Task item
For this listing, the lines between the one holding "together. As a" and the one holding "lines_n = busy_n", inclusive, must be set down exactly.
[[ Data shown, beginning ]]
<file path="config.mk">
export PLATFORM = sky130hd
export DESIGN_NAME = parking_sensor_emulator
export DESIGN_NICKNAME = d
export VERILOG_FILES = /design/src/rtl/parking_sensor_emulator.sv
export SDC_FILE = /design/constraint.sdc
export NUM_CORES = 1
export LEC_CHECK = 0
export BUFFER_PORTS_ARGS = -buffer_cell sky130_fd_sc_hd__buf_2
export CAP_MARGIN = 25
export CORE_ASPECT_RATIO = 0.75
export CORE_MARGIN = 2
export CORE_UTILIZATION = 31
export CTS_BUF_LIST = sky130_fd_sc_hd__clkbuf_16
export CTS_CLUSTER_SIZE = 20
export DETAILED_ROUTE_END_ITERATION = 8
export GPL_TIMING_DRIVEN = 0
export SETUP_SLACK_MARGIN = 0.5
export SLEW_MARGIN = 5
export SYNTH_ARGS = -nofsm -noshare
export SYNTH_HDL_FRONTEND = slang
export SYNTH_SLANG_ARGS = --single-unit
</file>
<file path="constraint.sdc">
create_clock -name clk -period 5.4 [get_ports clk]
set_clock_uncertainty 0.05 [all_clocks]
set_input_delay 0.27 -clock clk [delete_from_list [all_inputs] [get_ports clk]]
set_output_delay 0.27 -clock clk [all_outputs]
set_load 0.01 [all_outputs]
</file>
<file path="src/rtl/parking_sensor_emulator.sv">
// parking_sensor_emulator
//   Plays the outer/inner photo-sensor sequences that the parking lot occupancy
//   decoder expects (car enter/exit, pedestrian enter/exit). One command runs
//   at a time, and each of its four phases is held for a programmable dwell.
//
// Handshake: a command is accepted when start=1 at a rising edge while the FSM
//   is IDLE. There is no ready signal. busy=1 tells the caller that a start
//   would be discarded. A start seen while busy is not queued; it is reported
//   by a one-cycle drop pulse.
//
// Ports
//   clk    in            system clock
//   reset  in            synchronous, active-low
//   start  in            command request, sampled only in IDLE
//   cmd    in  [1:0]     00 car enter, 01 car exit, 10 ped enter, 11 ped exit
//   dwell  in  [DWELL_W] cycles per phase (0 behaves as 1)
//   outer  out           emulated outer sensor, 1 = blocked
//   inner  out           emulated inner sensor, 1 = blocked
//   busy   out           sequence in progress
//   done   out           1-cycle pulse on the last cycle of the final phase
//   drop   out           1-cycle pulse after a start that arrived while busy
//   sent   out [SENT_W]  completed-command count, wraps to 0
module parking_sensor_emulator #(
    parameter int DWELL_W = 8,
    parameter int SENT_W  = 8
) (
    input  logic               clk,
    input  logic               reset,
    input  logic               start,
    input  logic [1:0]         cmd,
    input  logic [DWELL_W-1:0] dwell,
    output logic               outer,
    output logic               inner,
    output logic               busy,
    output logic               done,
    output logic               drop,
    output logic [SENT_W-1:0]  sent
);

    typedef enum logic [2:0] {
        IDLE = 3'd0,
        P1   = 3'd1,
        P2   = 3'd2,
        P3   = 3'd3,
        P4   = 3'd4
    } state_t;

    localparam logic [DWELL_W-1:0] DWELL_ONE = DWELL_W'(1);

    state_t             state_q, state_n;
    logic [DWELL_W-1:0] cnt_q, cnt_n;
    logic [DWELL_W-1:0] dwell_q, dwell_n;
    logic [1:0]         cmd_q, cmd_n;
    logic [1:0]         lines_n;
    logic               busy_n, done_n, drop_n;
    logic [SENT_W-1:0]  sent_n;

    // {outer,inner} for each command and phase.
    function automatic logic [1:0] phase_lines(input logic [1:0] c, input state_t s);
        logic [1:0] l;
        l = 2'b00;
        case (c)
            2'b00: case (s) P1: l = 2'b10; P2: l = 2'b11; P3: l = 2'b01; default: l = 2'b00; endcase
            2'b01: case (s) P1: l = 2'b01; P2: l = 2'b11; P3: l = 2'b10; default: l = 2'b00; endcase
            2'b10: case (s) P1: l = 2'b10; P2: l = 2'b00; P3: l = 2'b01; default: l = 2'b00; endcase
            default: case (s) P1: l = 2'b01; P2: l = 2'b00; P3: l = 2'b10; default: l = 2'b00; endcase
        endcase
        return l;
    endfunction

    // Next state and the registered output values are derived together. As a
    // result, the lines switch directly from one phase pattern to the next,
    // and done lines up with the final cycle of P4.
    always_comb begin
        state_n = state_q;
        cnt_n   = cnt_q;
        dwell_n = dwell_q;
        cmd_n   = cmd_q;
        drop_n  = 1'b0;

        case (state_q)
            IDLE: begin
                if (start) begin
                    state_n = P1;
                    cmd_n   = cmd;
                    dwell_n = (dwell == '0) ? DWELL_ONE : dwell;
                    cnt_n   = dwell_n - DWELL_ONE;
                end
            end
            P1, P2, P3, P4: begin
                drop_n = start;
                if (cnt_q == '0) begin
                    cnt_n = dwell_q - DWELL_ONE;
                    case (state_q)
                        P1:      state_n = P2;
                        P2:      state_n = P3;
                        P3:      state_n = P4;
                        default: begin
                            state_n = IDLE;
                            cnt_n   = '0;
                        end
                    endcase
                end else begin
                    cnt_n = cnt_q - DWELL_ONE;
                end
            end
            default: begin
                state_n = IDLE;
                cnt_n   = '0;
            end
        endcase

        // The last cycle of P4 is the one where the counter has reached zero.
        done_n  = (state_n == P4) && (cnt_n == '0);
        busy_n  = (state_n != IDLE);
        lines_n = busy_n ? phase_lines(cmd_n, state_n) : 2'b00;
        sent_n  = sent + SENT_W'(done_n);
    end

    always_ff @(posedge clk) begin
        if (!reset) begin
            state_q <= IDLE;
            cnt_q   <= '0;
            dwell_q <= '0;
            cmd_q   <= 2'b00;
            outer   <= 1'b0;
            inner   <= 1'b0;
            busy    <= 1'b0;
            done    <= 1'b0;
            drop    <= 1'b0;
            sent    <= '0;
        end else begin
            state_q <= state_n;
            cnt_q   <= cnt_n;
            dwell_q <= dwell_n;
            cmd_q   <= cmd_n;
            outer   <= lines_n[1];
            inner   <= lines_n[0];
            busy    <= busy_n;
            done    <= done_n;
            drop    <= drop_n;
            sent    <= sent_n;
        end
    end

endmodule

</file>
==> results.json <==
{
  "max-cap-violations": 0,
  "worst_hold_slack_ns": 0.183,
  "finalHoldViolCount": 0,
  "async_flop_share": 0,
  "syn_avg_cell_area_um2": 8.18,
  "leakage_nw": 0.983,
  "status": "finished, final reports clean",
  "path_depth": 13,
  "critPathKind": "reg2reg",
  "grt_max_degree": 12,
  "start_util": 0.321,
  "postCtsSetupBuffers": 0,
  "r2r-start": "cnt_q[0]$_SDFF_PN0_",
  "end_kind": "register",
  "dieWidth_um": 97.4,
  "drtIter0Drc": 264,
  "cts.sinks": 34,
  "min_period_ns": 3.71,
  "ys.flop_type": "dfxtp_1",
  "nets": 298,
  "clk_latency_ns": 0.28,
  "synth_cell_types": 53,
  "cts_resized": 0,
  "worstReg2RegEnd": "sent[7]$_SDFF_PN0_",
  "critPathMaxStageDelay_ns": 0.52,
  "path_cells": "inv_1 > ha_1 > nor4b_2 > nand2_1 > o41ai_1 > nand4_1 > nor4_1 > and3b_1 > ha_1 > and3_1 > nand3_1 > xor2_1 > nor2_1",
  "rsz0062_at_grt": "false",
  "synth_warnings": 0,
  "routedWlPerCell_um": 14.6,
  "syn_inst": 248,
  "drive_above_1_share": 0.174,
  "cp-endpoint": "sent[7]$_SDFF_PN0_",
  "seq_area_frac_synth": 0.336,
  "grt_overflow": 0,
  "grt_pass1_wl_um": 8870,
  "required_ns": 5.50,
  "cts.reportedPaths.clkPinSlew_ns": 0.06,
  "cts_root_buf": "clkbuf_16",
  "worstHoldPathType": "in2reg",
  "place_ws_ns": 1.71,
  "dieHeight_um": 74.1,
  "row_count": 25,
  "irDropWorstVdd_uv": 161,
  "worstPathArrival_ns": 3.82,
  "cts_tree": "yes",
  "cts_buffer_depth": 2,
  "timing.fmax_mhz": 269,
  "ant_nets": 0,
  "max-slew-margin-rel": 0.372,
  "antennaDiodeCount": 0,
  "routed_wl_um": 5300,
  "first_global_vias": 1753,
  "vias": 1969,
  "cpMaxStageDelayCell": "nor4_1",
  "setup-violations-final": 0,
  "firstDrtPassIters": 4,
  "place_hpwl_um": 4030,
  "vias_per_cell": 5.44,
  "p_total_w": 0.000966,
  "startpoint": "cnt_q[0]$_SDFF_PN0_",
  "numPortBuffers": 24,
  "cts_buffers": 5,
  "core-area_mm2": 0.00632,
  "finalCritPeriodShare": 0.688,
  "drcViolationCount": 0,
  "ioPinCount": 26,
  "crit_path_start_kind": "register",
  "cellPowerDensity_mw_per_mm2": 403,
  "gp_congestion": 0.933,
  "cts_max_level": 2,
  "syn2layout_area_growth_pct": 18.1,
  "synth-edff-count": 0,
  "syn-num-nets": 266,
  "synth_area_mm2": 0.00203,
  "slew_viol_final": 0,
  "cp_num_buf_inv": 1,
  "worstMarginPinSlew_ns": 0.935,
  "rrSetupSlack_ns": 1.69,
  "worst-r2r-cell-count": 13,
  "fin_tns_setup_ns": 0,
  "cp_common_cell": "ha_1",
  "grt.total_usage": 0.155,
  "ctsHoldBuffers": 0,
  "finalWorstSetupSlack_ns": 1.69,
  "dieArea_mm2": 0.00721,
  "antenna_found_initial": 0,
  "critical_path.max_fanout": 8,
  "path_delay_family": "simple AND/OR/NAND/NOR gates",
  "final_util": 0.379,
  "synth_seq_cells": 34
}
==> cell families (layout without fill, tap and decap cells) <==
logic type                 Yosys count  count (layout)  synth area share
and+or+nand+nor                    108             108             0.294
AOI/OAI and AO/OA                   63              63             0.213
DFF                                 34              34             0.336
buffers and inverters               23              56            0.0611
xor gates and xnor gates            13              13            0.0561
adders and majority gates            5               5            0.0308
muxes                                2               2           0.00987
==> worst min-delay path: stages <==
cell	delay, ns
buf_2	0.10
nand2_1	0.05
a21oi_1	0.05
==> area by class of cell <==
| type | instances | area, um2 |
|---|---|---|
| Buffer | 10 | 75.1 |
| Clock buffer | 5 | 125 |
| Clock inverter | 3 | 16.3 |
| Fill cell | 682 | 3920 |
| Inverter | 13 | 48.8 |
| Multi-Input combinational cell | 191 | 1220 |
| Sequential cell | 34 | 681 |
| Tap cell | 81 | 101 |
| Timing Repair Buffer | 25 | 125 |
==> per-stage QoR <==
step	cell area, um2	cells
finish	2400	362
global route	2400	362
CTS	2390	361
detailed placement	2250	353
global placement	2250	353
floorplan	2030	248
==> report_power, final <==
part | switching (W) | internal [W]
sequential | 0.0000337 | 0.000283
combinational | 0.000223 | 0.000148
clock | 0.000111 | 0.000168
==> worst min path at each step <==
stage                              endpoint               startpoint  cells after the start
floorplan               cnt_q[7]$_SDFF_PN0_                    reset                      1
global placement    dwell_q[7]$_SDFFE_PN0P_  dwell_q[7]$_SDFFE_PN0P_                      2
detailed placement      cmd_q[1]$_SDFF_PN0_      cmd_q[1]$_SDFF_PN0_                      2
CTS                     cmd_q[1]$_SDFF_PN0_                   cmd[1]                      3
global route            cmd_q[1]$_SDFF_PN0_                   cmd[1]                      3
finish                  cmd_q[1]$_SDFF_PN0_                   cmd[1]                      3
==> registers in the layout, indices dropped and copies added (netlist names) <==
signal / flops
sent: 8
state_q: 3
cnt_q: 8
done: 1
cmd_q: 2
busy: 1
dwell_q: 8
outer: 1
drop: 1
inner: 1
==> Yosys cell counts (all sizes together), types with 3 or more instances <==
library cell	count	area share
clkbuf	7	0.013
nor4	4	0.012
inv	13	0.024
o21a	7	0.026
dfxtp	34	0.34
ha	5	0.031
a31oi	8	0.025
nor3	9	0.025
nand2	23	0.043
nor2	23	0.043
o31ai	3	0.018
o21ai	10	0.025
and2	5	0.015
or3	5	0.017
or4	5	0.022
nand3	12	0.030
o211ai	4	0.015
a21oi	15	0.037
xnor2	6	0.026
xor2	7	0.030
and3	7	0.025
nand4	3	0.0093
==> cells in the final DEF (no fill, tap or decap), types with 3 or more instances in the layout <==
cell type  instances
and2_1             5
nor2_1            23
nand3_1           12
ha_1               5
clkbuf_16          5
dfxtp_1           34
xnor2_1            6
nand2_1           23
and3_1             5
nor4_1             4
o21a_1             7
a21oi_1           15
clkbuf_1           7
nor3_1             8
o211ai_1           4
buf_2             25
xor2_1             7
a31oi_1            8
nand4_1            3
inv_1             13
o21ai_0           10
or3_1              3
==> per-layer routing <==
metal  share of wire  GRT usage  vias up
li1                -          -      987
met1            0.50      0.227      886
met2            0.39      0.222       84
met3           0.086     0.0367       12
met4           0.020     0.0586        0
met5               0          0        -
(Power assumes the default switching activity.)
[[ Data shown, end ]]
Expected output
    // Next state and the registered output values are derived together. As a
    // result, the lines switch directly from one phase pattern to the next,
    // and done lines up with the final cycle of P4.
    always_comb begin
        state_n = state_q;
        cnt_n   = cnt_q;
        dwell_n = dwell_q;
        cmd_n   = cmd_q;
        drop_n  = 1'b0;

        case (state_q)
            IDLE: begin
                if (start) begin
                    state_n = P1;
                    cmd_n   = cmd;
                    dwell_n = (dwell == '0) ? DWELL_ONE : dwell;
                    cnt_n   = dwell_n - DWELL_ONE;
                end
            end
            P1, P2, P3, P4: begin
                drop_n = start;
                if (cnt_q == '0) begin
                    cnt_n = dwell_q - DWELL_ONE;
                    case (state_q)
                        P1:      state_n = P2;
                        P2:      state_n = P3;
                        P3:      state_n = P4;
                        default: begin
                            state_n = IDLE;
                            cnt_n   = '0;
                        end
                    endcase
                end else begin
                    cnt_n = cnt_q - DWELL_ONE;
                end
            end
            default: begin
                state_n = IDLE;
                cnt_n   = '0;
            end
        endcase

        // The last cycle of P4 is the one where the counter has reached zero.
        done_n  = (state_n == P4) && (cnt_n == '0);
        busy_n  = (state_n != IDLE);
        lines_n = busy_n ? phase_lines(cmd_n, state_n) : 2'b00;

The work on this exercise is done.